「ブレードランナー最終版ディレクターズカット」 92年米 評価4.5(5点満点) メジャー度3
監督:リドリー・スコット
出演:ハリソン・フォード、ショーン・ヤング、ルトガー・ハウアー他
2019年、人間は寿命4年という人間そっくりのレプリカントを作り出し、地球外惑星の開拓や宇宙人との戦いに派遣していた。レプリカントには戦闘目的のものもおり、彼らは情緒も不安定のため、地球での使用は禁止されていた。しかし、寿命を延ばしてもらうため、自分らの寿命を知ったレプリカント5人が地球に侵入してきた。そのレプリカント5人を人間の中から選別し、抹殺する使命を帯びたブレードランナーとの戦いの物語。
それまでのスター・ウォーズや、スター・トレックシリーズで描かれてきた劇画的SFと違い、酸性雨が降り注ぎ、常にどんよりし、息苦しい感じの近未来SFをはじめてリアルにかつ金をかけて映像化したという点で極めて画期的で、その後の類型近未来を続発させた、影響力の高い、カルト的人気を誇る映画のディレクターズカット版。途中、ブレードランナーの夢の中にユニコーンが出てくるシーンを挿入することで、ブレードランナー自身がレプリカントであるということを暗示させている。(あと、ラストも付け足していると思うが、何しろオリジナル版を見たのが15年前なので、なんともいえない)

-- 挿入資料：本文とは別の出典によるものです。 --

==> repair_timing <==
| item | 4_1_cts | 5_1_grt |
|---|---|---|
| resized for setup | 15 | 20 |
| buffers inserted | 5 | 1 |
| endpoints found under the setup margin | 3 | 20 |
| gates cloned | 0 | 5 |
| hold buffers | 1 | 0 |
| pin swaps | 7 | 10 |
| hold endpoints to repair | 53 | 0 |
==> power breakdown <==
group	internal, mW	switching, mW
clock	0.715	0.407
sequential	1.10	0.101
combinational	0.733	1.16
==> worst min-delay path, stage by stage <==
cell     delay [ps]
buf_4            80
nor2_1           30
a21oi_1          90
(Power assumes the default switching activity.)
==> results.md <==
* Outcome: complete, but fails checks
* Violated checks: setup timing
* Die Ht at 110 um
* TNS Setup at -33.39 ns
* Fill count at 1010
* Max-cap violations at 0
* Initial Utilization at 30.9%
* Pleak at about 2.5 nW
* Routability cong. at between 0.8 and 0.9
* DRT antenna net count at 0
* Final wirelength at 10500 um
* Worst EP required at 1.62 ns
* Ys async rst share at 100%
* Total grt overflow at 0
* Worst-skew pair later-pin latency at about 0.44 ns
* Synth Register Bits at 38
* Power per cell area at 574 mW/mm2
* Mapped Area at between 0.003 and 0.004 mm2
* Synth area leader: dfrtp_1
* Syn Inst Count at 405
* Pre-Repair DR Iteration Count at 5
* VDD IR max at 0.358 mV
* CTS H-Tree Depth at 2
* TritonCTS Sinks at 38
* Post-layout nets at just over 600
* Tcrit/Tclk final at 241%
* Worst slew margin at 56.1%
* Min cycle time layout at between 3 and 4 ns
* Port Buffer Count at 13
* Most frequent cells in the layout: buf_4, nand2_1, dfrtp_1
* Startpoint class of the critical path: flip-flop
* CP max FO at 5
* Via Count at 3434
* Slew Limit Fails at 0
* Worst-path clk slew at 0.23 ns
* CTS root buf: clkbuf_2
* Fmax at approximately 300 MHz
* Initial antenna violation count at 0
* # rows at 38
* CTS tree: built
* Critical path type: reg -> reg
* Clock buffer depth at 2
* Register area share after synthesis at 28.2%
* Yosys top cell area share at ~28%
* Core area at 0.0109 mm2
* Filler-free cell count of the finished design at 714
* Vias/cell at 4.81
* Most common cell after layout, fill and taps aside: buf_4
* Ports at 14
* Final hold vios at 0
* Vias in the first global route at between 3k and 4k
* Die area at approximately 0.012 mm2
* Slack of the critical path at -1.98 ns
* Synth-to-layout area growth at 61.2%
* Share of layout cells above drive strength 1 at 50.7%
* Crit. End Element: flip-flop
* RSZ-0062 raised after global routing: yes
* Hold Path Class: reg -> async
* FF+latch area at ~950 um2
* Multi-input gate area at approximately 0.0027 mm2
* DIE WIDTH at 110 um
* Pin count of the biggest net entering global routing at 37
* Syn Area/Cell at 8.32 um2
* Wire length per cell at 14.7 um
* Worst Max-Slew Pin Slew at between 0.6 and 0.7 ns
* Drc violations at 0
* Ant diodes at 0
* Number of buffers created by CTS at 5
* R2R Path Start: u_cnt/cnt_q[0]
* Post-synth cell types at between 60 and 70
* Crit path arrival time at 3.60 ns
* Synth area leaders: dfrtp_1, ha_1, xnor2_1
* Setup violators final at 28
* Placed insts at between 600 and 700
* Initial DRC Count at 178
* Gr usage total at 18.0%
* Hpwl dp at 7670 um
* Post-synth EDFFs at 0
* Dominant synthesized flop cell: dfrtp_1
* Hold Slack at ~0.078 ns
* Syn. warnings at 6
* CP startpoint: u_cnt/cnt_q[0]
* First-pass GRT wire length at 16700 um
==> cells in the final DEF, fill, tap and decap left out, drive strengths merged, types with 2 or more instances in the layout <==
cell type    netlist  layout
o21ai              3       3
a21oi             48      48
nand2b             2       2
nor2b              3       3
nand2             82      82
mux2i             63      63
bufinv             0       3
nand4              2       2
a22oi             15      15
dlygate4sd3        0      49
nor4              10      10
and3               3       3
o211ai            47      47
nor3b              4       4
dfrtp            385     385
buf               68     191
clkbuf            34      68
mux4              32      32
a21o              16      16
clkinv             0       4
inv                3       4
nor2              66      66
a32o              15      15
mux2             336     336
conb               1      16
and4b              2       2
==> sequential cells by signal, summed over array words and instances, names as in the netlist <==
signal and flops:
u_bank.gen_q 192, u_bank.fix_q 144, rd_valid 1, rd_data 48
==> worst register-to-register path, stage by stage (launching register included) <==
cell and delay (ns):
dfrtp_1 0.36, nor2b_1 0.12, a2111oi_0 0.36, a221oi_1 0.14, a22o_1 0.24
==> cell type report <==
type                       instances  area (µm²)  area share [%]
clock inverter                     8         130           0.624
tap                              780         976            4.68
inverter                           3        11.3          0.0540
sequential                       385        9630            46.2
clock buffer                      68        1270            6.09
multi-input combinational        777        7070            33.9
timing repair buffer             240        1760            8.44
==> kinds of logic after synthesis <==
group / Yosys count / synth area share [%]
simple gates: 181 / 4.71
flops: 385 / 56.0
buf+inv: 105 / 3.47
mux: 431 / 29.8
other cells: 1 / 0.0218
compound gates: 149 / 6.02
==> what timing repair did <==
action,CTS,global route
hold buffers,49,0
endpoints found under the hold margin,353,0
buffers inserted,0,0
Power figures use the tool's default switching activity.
<file path="config.mk">
export PLATFORM = sky130hd
export DESIGN_NAME = ep_rx_fifo
export DESIGN_NICKNAME = d
export VERILOG_FILES = /design/src/rtl/ep_rx_fifo_pkg.sv /design/src/rtl/ep_rx_fifo_ptr.sv /design/src/rtl/ep_rx_fifo_mem.sv /design/src/rtl/ep_rx_fifo_stat.sv /design/src/rtl/ep_rx_fifo.sv
export SDC_FILE = /design/constraint.sdc
export NUM_CORES = 1
export LEC_CHECK = 0
export CAP_MARGIN = 10
export CORE_MARGIN = 2
export CORE_UTILIZATION = 35
export DETAILED_ROUTE_END_ITERATION = 10
export PLACE_DENSITY = 0.52
export SYNTH_ARGS = -nofsm -noshare
export SYNTH_HDL_FRONTEND = slang
export SYNTH_SLANG_ARGS = --single-unit
</file>
<file path="constraint.sdc">
create_clock -name clk -period 6.2 [get_ports clk]
set_clock_uncertainty 0.05 [all_clocks]
set_input_delay 0.93 -clock clk [delete_from_list [all_inputs] [get_ports clk]]
set_output_delay 0.93 -clock clk [all_outputs]
set_load 0.02 [all_outputs]
</file>
==> src/rtl/asram_pkg.sv <==
package asram_pkg;
  typedef struct packed {
    logic cs_n;
    logic cs;
    logic we_n;
    logic oe_n;
  } asram_ctrl_t;

  localparam asram_ctrl_t CTRL_IDLE = '{cs_n: 1'b1, cs: 1'b0, we_n: 1'b1, oe_n: 1'b1};

  function automatic logic is_selected(asram_ctrl_t c);
    return !c.cs_n && c.cs;
  endfunction
endpackage

==> src/rtl/asram_sync.sv <==
module asram_sync #(
  parameter int W = 1,
  parameter logic [W-1:0] RST_VAL = '0
) (
  input  logic         clk,
  input  logic         rst,
  input  logic [W-1:0] d,
  output logic [W-1:0] q
);
  logic [W-1:0] meta;

  always_ff @(posedge clk) begin
    if (rst) begin
      meta <= RST_VAL;
      q    <= RST_VAL;
    end else begin
      meta <= d;
      q    <= meta;
    end
  end
endmodule

==> src/rtl/asram_wctl.sv <==
module asram_wctl
  import asram_pkg::*;
#(
  parameter int AW    = 8,
  parameter int LANES = 2,
  localparam int DW   = 8 * LANES
) (
  input  logic             clk,
  input  logic             rst,
  input  asram_ctrl_t      s_ctrl,
  input  logic [LANES-1:0] s_be_n,
  input  logic [AW-1:0]    s_addr,
  input  logic [DW-1:0]    s_din,
  output logic             commit,
  output logic [AW-1:0]    c_addr,
  output logic [DW-1:0]    c_data,
  output logic [LANES-1:0] c_lanes
);
  logic win, win_q;

  assign win    = is_selected(s_ctrl) && !s_ctrl.we_n;
  assign commit = win_q && !win;

  always_ff @(posedge clk) begin
    if (rst) begin
      win_q   <= 1'b0;
      c_addr  <= '0;
      c_data  <= '0;
      c_lanes <= '0;
    end else begin
      win_q <= win;
      if (win) begin
        c_addr  <= s_addr;
        c_data  <= s_din;
        c_lanes <= ~s_be_n;
      end
    end
  end

  AST_COMMIT_PULSE: assert property (@(posedge clk) disable iff (rst) commit |=> !commit);
  AST_HOLD_FROZEN: assert property (@(posedge clk) disable iff (rst) (!win && !commit) |=> $stable(c_addr));
endmodule

==> src/rtl/asram_store.sv <==
module asram_store #(
  parameter int AW    = 8,
  parameter int LANES = 2,
  localparam int DW    = 8 * LANES,
  localparam int DEPTH = 1 << AW
) (
  input  logic             clk,
  input  logic             wr_en,
  input  logic [AW-1:0]    wr_addr,
  input  logic [DW-1:0]    wr_data,
  input  logic [LANES-1:0] wr_lanes,
  input  logic [AW-1:0]    rd_addr,
  output logic [DW-1:0]    rd_data
);
  for (genvar g = 0; g < LANES; g++) begin : g_lane
    logic [7:0] mem [DEPTH];

    always_ff @(posedge clk) begin
      if (wr_en && wr_lanes[g])
        mem[wr_addr] <= wr_data[g*8 +: 8];
    end

    assign rd_data[g*8 +: 8] = mem[rd_addr];
  end
endmodule

==> src/rtl/asram_emu.sv <==
module asram_emu
  import asram_pkg::*;
#(
  parameter int AW    = 8,
  parameter int LANES = 2,
  localparam int DW   = 8 * LANES
) (
  input  logic             clk,
  input  logic             rst,
  input  logic             cs_n,
  input  logic             cs,
  input  logic             we_n,
  input  logic             oe_n,
  input  logic [LANES-1:0] be_n,
  input  logic [AW-1:0]    addr,
  input  logic [DW-1:0]    dq_in,
  output logic [DW-1:0]    dq_out,
  output logic [LANES-1:0] dq_oe
);
  asram_ctrl_t      raw_ctrl, s_ctrl;
  logic [LANES-1:0] s_be_n;
  logic [AW-1:0]    s_addr;
  logic [DW-1:0]    s_din;
  logic             commit;
  logic [AW-1:0]    c_addr;
  logic [DW-1:0]    c_data;
  logic [LANES-1:0] c_lanes;
  logic [DW-1:0]    rd_word;
  logic             rd_active;

  assign raw_ctrl = '{cs_n: cs_n, cs: cs, we_n: we_n, oe_n: oe_n};

  asram_sync #(.W(4), .RST_VAL(4'(CTRL_IDLE))) i_sync_ctrl (
    .clk(clk), .rst(rst), .d(raw_ctrl), .q(s_ctrl)
  );

  asram_sync #(.W(LANES), .RST_VAL({LANES{1'b1}})) i_sync_be (
    .clk(clk), .rst(rst), .d(be_n), .q(s_be_n)
  );

  asram_sync #(.W(AW + DW)) i_sync_bus (
    .clk(clk), .rst(rst), .d({addr, dq_in}), .q({s_addr, s_din})
  );

  asram_wctl #(.AW(AW), .LANES(LANES)) i_wctl (
    .clk(clk), .rst(rst), .s_ctrl(s_ctrl), .s_be_n(s_be_n),
    .s_addr(s_addr), .s_din(s_din), .commit(commit),
    .c_addr(c_addr), .c_data(c_data), .c_lanes(c_lanes)
  );

  asram_store #(.AW(AW), .LANES(LANES)) i_store (
    .clk(clk), .wr_en(commit), .wr_addr(c_addr), .wr_data(c_data),
    .wr_lanes(c_lanes), .rd_addr(s_addr), .rd_data(rd_word)
  );

  assign rd_active = is_selected(s_ctrl) && s_ctrl.we_n && !s_ctrl.oe_n;

  for (genvar g = 0; g < LANES; g++) begin : g_out
    assign dq_oe[g]           = rd_active && !s_be_n[g];
    assign dq_out[g*8 +: 8]   = dq_oe[g] ? rd_word[g*8 +: 8] : 8'h00;

    AST_IDLE_LANE_ZERO: assert property (@(posedge clk) disable iff (rst) !dq_oe[g] |-> dq_out[g*8 +: 8] == 8'h00);
  end

  AST_STANDBY_QUIET: assert property (@(posedge clk) disable iff (rst) !is_selected(s_ctrl) |-> dq_oe == '0);
  AST_WRITE_NO_DRIVE: assert property (@(posedge clk) disable iff (rst) !s_ctrl.we_n |-> dq_oe == '0);
  AST_COMMIT_NO_DRIVE_OVERLAP: assert property (@(posedge clk) disable iff (rst) commit |-> $past(dq_oe) == '0);
endmodule

==> config.mk <==
export PLATFORM = sky130hd
export DESIGN_NAME = asram_emu
export DESIGN_NICKNAME = d
export VERILOG_FILES = /design/src/rtl/asram_pkg.sv /design/src/rtl/asram_sync.sv /design/src/rtl/asram_wctl.sv /design/src/rtl/asram_store.sv /design/src/rtl/asram_emu.sv
export SDC_FILE = /design/constraint.sdc
export NUM_CORES = 2
export LEC_CHECK = 0
export BUFFER_PORTS_ARGS = -buffer_cell sky130_fd_sc_hd__buf_2
export CAP_MARGIN = 40
export CELL_PAD_IN_SITES_DETAIL_PLACEMENT = 0
export CELL_PAD_IN_SITES_GLOBAL_PLACEMENT = 2
export CORE_ASPECT_RATIO = 1.5
export CORE_MARGIN = 2
export CORE_UTILIZATION = 51
export CTS_CLUSTER_SIZE = 20
export DETAILED_ROUTE_END_ITERATION = 10
export PLACE_DENSITY_LB_ADDON = 0.25
export SKIP_CTS_REPAIR_TIMING = 1
export SYNTH_ARGS = -nofsm -noshare
export SYNTH_HDL_FRONTEND = slang
export SYNTH_SLANG_ARGS = --single-unit
==> constraint.sdc <==
create_clock -name clk -period 5.1 [get_ports clk]
set_input_delay 0.765 -clock clk [delete_from_list [all_inputs] [get_ports clk]]
set_output_delay 0.765 -clock clk [all_outputs]
set_load 0.02 [all_outputs]
* After elaboration in Yosys (flattened, before gate mapping)
Memories as Yosys holds them, arrays and structs flattened. A register that Yosys moved wholly into a read port is not among the register bits.
Cells that the tools add are included.
** Cells by class
- Add/sub/neg operators :: 0
- $mul :: 0
- Div/mod/pow operators :: 0
- Order comparisons :: 0
- Equal/unequal tests :: 0
- Shift operators :: 0
- Muxes and demuxes :: 8
- Bitwise gates (word level) :: 1
- Reductions and logical operators :: 15
** Operator list (count)
- 8-bit 2-to-1 mux :: 4
- 1-bit logical AND :: 9
- 1-bit logical NOT :: 6
- 1-bit 2-to-1 mux :: 4
- 2-bit NOT :: 1
** Word-level totals
- Register bits after elaboration :: 87
- Bits in latches :: 0
- Memory bits (writable) :: 4096
- Memory bits (read-only) :: 0
- Bits of input ports :: 32
- Output and inout port bits :: 18
- Word-level logic and storage cells :: 36
- Memories kept :: 2
** Memories
- i_store.g_lane[0].mem :: depth 256, bits a word 8, read ports 1, clocked after Yosys merged registers in 1, write ports 1, RTL line asram_store.sv:16 : logic [7:0] mem [DEPTH];
- i_store.g_lane[1].mem :: depth 256, bits a word 8, read ports 1, clocked after Yosys merged registers in 1, write ports 1, RTL line asram_store.sv:16

* Longest topological paths before layout
- Word-level depth :: 8
- Gate-level depth with buffers :: 13
- Depth with buffers taken out :: 7

* By module
From an unflattened synthesis, not the netlist that was laid out.
** Unflattened totals
- Cells, all modules :: 7973
- Area, all modules :: 163139.0 um2
** By module, submodules not included
- asram_store :: times used 1, cells an instance 7709, area each 160132.3 um2, seq. area each 122998.0 um2
- asram_sync (i_sync_bus) :: times used 1, cells an instance 101, area each 1305.0 um2, seq. area each 960.9 um2
- asram_wctl :: times used 1, cells an instance 116, area each 1221.2 um2, seq. area each 540.5 um2
- asram_sync (i_sync_ctrl) :: times used 1, cells an instance 16, area each 210.2 um2, seq. area each 160.2 um2
- asram_emu :: times used 1, cells an instance 23, area each 165.2 um2, seq. area each 0.0 um2
- asram_sync (i_sync_be) :: times used 1, cells an instance 8, area each 105.1 um2, seq. area each 80.1 um2

* Worst setup path before layout
Ideal clock, no wire load.
- Kind :: flip-flop to flip-flop
- Start point :: register i_wctl.c_data[0]
- End point :: memory i_store.g_lane[0].mem[0][0], data pin
- Library setup time :: 0.856 ns
- Data arrival time :: 3.397 ns
- Required time :: 4.244 ns
- Path slack :: 0.847 ns
- Cell stages (with the launch flop) :: 1
- Period minus slack after synthesis :: 4.253 ns
- Cell sequence :: dfxtp_1
** RTL lines
- start: declaration :: RTL line asram_wctl.sv:16 : output logic [DW-1:0] c_data,
- start signal: assignment :: RTL line asram_wctl.sv:34 : c_data <= s_din;
- end: declaration :: RTL line asram_store.sv:16
No word-level cell before the write port.

==> metrics.md <==
| Metric | Value |
|---|---|
| Busiest layer in global routing | `met2` |
| Met2 usage | `48.2%` |
| Setup-failing EPs final | `2` |
| Clk buf depth | `4` |
| Final wirelength | `461000 µm` |
| RSZ-0062 raised after global routing | `yes` |
| Fillers | `23100` |
| CP delay by family, top | `multiplexers` |
| Area occupied by multi-input gates | `35500 µm²` |
| Fmax | `0.195 GHz` |
| Post-Synthesis Cells | `7960` |
| Leading area contributor after synthesis | `edfxtp_1` |
| Number of global-route vias before repair | `83800` |
| Min Hold Slack | `0.0109 ns` |
| Setup WS post-layout | `-0.0412 ns` |
| Crit path required time | `4.34 ns` |
| Failing checks | `design-rule violations, negative setup slack` |
| Area share of the largest cell type after synthesis | `75.4%` |
| Most frequent cells in the layout | `4096 x edfxtp_1, 753 x mux4_2, 619 x nor2_1` |
| Leak | `58.0 nW` |
| DRC Markers | `8` |
| Placed cell area | `171000 µm²` |
| Post-synth ARST share | `0%` |
| Worst min-delay path class | `input port to flip-flop` |
| Routability cong. | `0.849` |
| Main area contributors after synthesis | `edfxtp_1 75%, mux4_2 10%, mux2i_1 3.3%, nor2_1 1.4%, mux4_1 1.3%` |
| #FFs+latches synth | `4183` |
| I/O Pins | `50` |
| Clock transition at path regs | `0.06 ns` |
| Synth-to-layout area growth | `13.6%` |
| Initial Utilization | `51.2%` |
| CP cell instances | `buf_12, buf_12, buf_4, mux4_2, mux4_2, o211ai_1, a221oi_2, a21o_1, buf_2` |
| Clock Latency Late Sink | `0.95 ns` |
| Layout Skew | `0.0414 ns` |
| CP arrival | `4.38 ns` |
| Drt wl/cell | `35.1 µm` |
| First-pass GRT wire length | `639000 µm` |
| Final Power | `68.2 mW` |
| Total number of vias | `83700` |
| Die Ht | `697 µm` |
| EDFF count, synth | `4096` |
| Worst hold stages | `2` |
| MaxCap Viol Count | `0` |
| Critical path depth | `9` |
| Total CTS buffers | `380` |
| Synth Flop Type | `edfxtp_1` |
| Die width | `466 µm` |
| Slowest cell on the critical path | `o211ai_1` |
| Mapped Area | `163000 µm²` |
| Biggest cell delay along the critical path | `0.59 ns` |
| Met1 usage | `34.9%` |
| H-tree Lvls | `5` |
| Max-slew violations | `0` |
| Worst R2R Setup Slack | `1.47 ns` |
| Root Driver | `clkbuf_16` |
| Worst R2R End | `i_store.g_lane[1].mem[118][1]` |
| Endpoint class of the critical path | `output pin` |
| Final TNS setup | `-0.0713 ns` |
| Tmin final | `5.14 ns` |
| Rel. slew slack | `26.0%` |
| Post-DRT Antenna Nets | `0` |
| Synthesis Warnings | `0` |
| Design area | `185000 µm²` |
| Vias per cell | `6.37` |
| Largest net degree at the start of global routing | `204` |
| Drt first pass iters | `8` |
| CTS sink count | `4183` |
| I/O Buffers | `49` |
| Final worst-path cycle share | `101%` |
| Worst Hold End | `i_sync_be.meta[0]` |
| Remaining Overflow, GRT | `0` |
| Seq/Total Area, Yosys | `76.5%` |
| Synth unique cells | `77` |
| Initial DRC count | `9562` |
| Hold path start | `be_n[0]` |
| Final HPWL from detailed placement | `293000 µm` |
| Initial antenna violation count | `24` |
| Syn_nets | `7992` |
| Worst Path Buf+Inv | `4` |
| Max IR drop VDD | `0.000315 V` |
| Worst Path Class, Setup | `flip-flop to output pin` |
| Worst reg2reg path startpoint | `i_wctl.c_addr[1]` |
| TritonCTS clock tree | `built` |
| Crit path max fanout | `16` |
| Core Box Area | `319000 µm²` |
| Die area | `324000 µm²` |
| Layout cells sized above 1 | `25.1%` |
| Site row count | `254` |
| Startpoint Class | `flip-flop` |
| Status | `finished, violations left` |
| Path depth of the worst reg2reg path | `4` |
| Mapped Avg Cell Area | `20.5 µm²` |
| Worst-Margin Slew | `1.11 ns` |
| GRT met3 Usage | `4.20%` |
| Hold Fails Final Rpt | `0` |
| All-layer global routing usage | `28.0%` |
| Final net count | `8616` |
| Leading cell type in the layout, fill and taps excluded | `edfxtp_1` |
| Power per cell area | `368 nW/µm²` |
| Reg area | `125000 µm²` |
-- state kept, by name, indices dropped and copies added (netlist names) --
register            flops
i_wctl.win_q            1
i_sync_be.q             2
i_sync_be.meta          2
i_wctl.c_addr           8
i_sync_bus.meta        24
i_store.g_lane.mem   4096
i_sync_ctrl.q           4
i_sync_ctrl.meta        4
i_wctl.c_lanes          2
i_sync_bus.q           24
i_wctl.c_data          16
-- kinds of logic (layout without fill, tap and decap cells) --
kind of cell	Yosys count	in the layout	synth area share, %
DFF	4183	4183	76.5
muxes	1381	1381	15.1
AOI/OAI and AO/OA	759	759	3.25
other	0	13	0
buffers and inverters	503	1442	2.23
and+or+nand+nor	1134	1134	3.00
-- final cells by class --
type                       instances  area share [%]
clock buffer                     472            5.47
inverter                           4          0.0135
antenna                           13          0.0176
clock inverter                   225            1.21
tap                             4224            2.85
multi-input combinational       3274            19.2
timing repair buffer             741            3.93
sequential                      4183            67.3
-- through the flow --
step	worst slack, ns	cells	utilization (%)
2_1_floorplan	0.847	7960	-
3_3_place_gp	-0.205	12300	53.5
3_5_place_dp	-0.209	12400	53.7
4_1_cts	-1.24	13100	57.6
5_1_grt	-0.0698	13100	58.1
6_report	-0.0412	13100	58.1
-- cell usage after synthesis, drive strengths merged (8+ instances only) --
cell type and count:
a22oi 31, o221ai 203, edfxtp 4096, buf 306
dfxtp 87, nand3 66, clkbuf 190, nor3 62
nor2 629, a2111oi 17, a211oi 20, mux2 15
mux4 833, and2 16, nor4 17, a31oi 16
or3 8, nand4 30, nand2 199, o22ai 151
or2 13, o211ai 9, a21oi 151, mux2i 533
o21ai 88, nor2b 66, a221oi 9, and3 8
-- power breakdown --
| group | internal, mW | leakage (nW) | switching [mW] |
|---|---|---|---|
| Clock | 16.2 | 6.04 | 12.6 |
| Sequential | 37.1 | 38.7 | 0.0283 |
| Combinational | 0.940 | 13.3 | 1.33 |
| Total | 54.3 | 58.0 | 13.9 |
-- routing by layer --
layer / vias up / part of all wire, %
met5: - / 0.020
met4: 16 / 5.3
met3: 817 / 7.4
met2: 3694 / 51
met1: 44800 / 36
li1: 34300 / -
-- worst reg2reg max path: cells and delay by family (launching register included) --
kind,cells,cell delay (ns)
buf+inv,1,0.50
simple gates,3,2.16
flops,1,0.57
-- how the worst max path moves through the flow --
stage | startpoint | to | slack (ns)
after floorplan | i_wctl.c_data[0] | i_store.g_lane[0].mem[0][0] | 0.85
after global placement | i_sync_bus.q[16] | dq_out[13] | -0.20
after detailed placement | i_sync_bus.q[16] | dq_out[10] | -0.21
after CTS | i_sync_bus.q[16] | dq_out[10] | -1.24
after global routing | i_sync_bus.q[16] | dq_out[0] | -0.07
final | i_sync_bus.q[16] | dq_out[4] | -0.04
Note: power is estimated with default switching activity, not from simulation.
File: config.mk
export PLATFORM = sky130hd
export DESIGN_NAME = loop_master
export DESIGN_NICKNAME = d
export VERILOG_FILES = /design/src/rtl/lm_pkg.sv /design/src/rtl/lm_timer.sv /design/src/rtl/lm_handoff.sv /design/src/rtl/lm_comm.sv /design/src/rtl/loop_master.sv
export SDC_FILE = /design/constraint.sdc
export NUM_CORES = 1
export LEC_CHECK = 0
export ABC_CLOCK_PERIOD_IN_PS = 3500
export BUFFER_PORTS_ARGS = -buffer_cell sky130_fd_sc_hd__buf_4
export CAP_MARGIN = 20
export CORE_MARGIN = 2
export CORE_UTILIZATION = 55
export CTS_CLUSTER_DIAMETER = 100
export DETAILED_ROUTE_END_ITERATION = 16
export GPL_TIMING_DRIVEN = 0
export PLACE_DENSITY = 0.86
export SYNTH_ARGS = -nofsm -noshare
export SYNTH_HDL_FRONTEND = slang
export SYNTH_HIERARCHICAL = 1
export SYNTH_SLANG_ARGS = --single-unit
File: constraint.sdc
create_clock -name clk -period 3.5 [get_ports clk]
set_input_delay 0 -clock clk [delete_from_list [all_inputs] [get_ports clk]]
set_output_delay 0 -clock clk [all_outputs]
set_load 0.02 [all_outputs]
File: src/rtl/lm_pkg.sv
`timescale 1ns/1ps
// Shared types for the loop master.
// Assumes nothing beyond the standard language.
package lm_pkg;
    typedef enum logic [1:0] {
        ENG_IDLE = 2'd0,
        ENG_SEND = 2'd1,
        ENG_RECV = 2'd2
    } eng_state_t;
endpackage

File: src/rtl/lm_timer.sv
`timescale 1ns/1ps
// Period counter producing one iteration tick per period.
// Assumes: period is sampled only at a tick; 0 behaves as 1; while not
// running the counter rests at zero so the first running cycle ticks.
module lm_timer #(
    parameter int CNT_W = 24
) (
    input  logic             clk,
    input  logic             rst_n,
    input  logic             run_i,
    input  logic [CNT_W-1:0] period_i,
    output logic             tick_o
);
    localparam logic [CNT_W-1:0] ONE = CNT_W'(1);

    logic [CNT_W-1:0] remain_q;

    assign tick_o = run_i && (remain_q == '0);

    // Count down; reload from the period register at each tick boundary.
    always_ff @(posedge clk) begin
        if (!rst_n || !run_i) begin
            remain_q <= '0;
        end else if (tick_o) begin
            remain_q <= (period_i == '0) ? '0 : period_i - ONE;
        end else begin
            remain_q <= remain_q - ONE;
        end
    end
endmodule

戦いの物語とはいえ、超人的なレプリカントではないので、ものすごい兵器や、何度でも生き返ってくるという怪物的な戦いではない。話の目的は、4年という寿命しかもらえずに、感情をもらってしまったレプリカントの悲愁である。特に今となっては目新しくない内容とはいえ、独特の雰囲気と、SFでありながら内容は悲しい一本筋のとおったドラマという後世に残すべき作品である。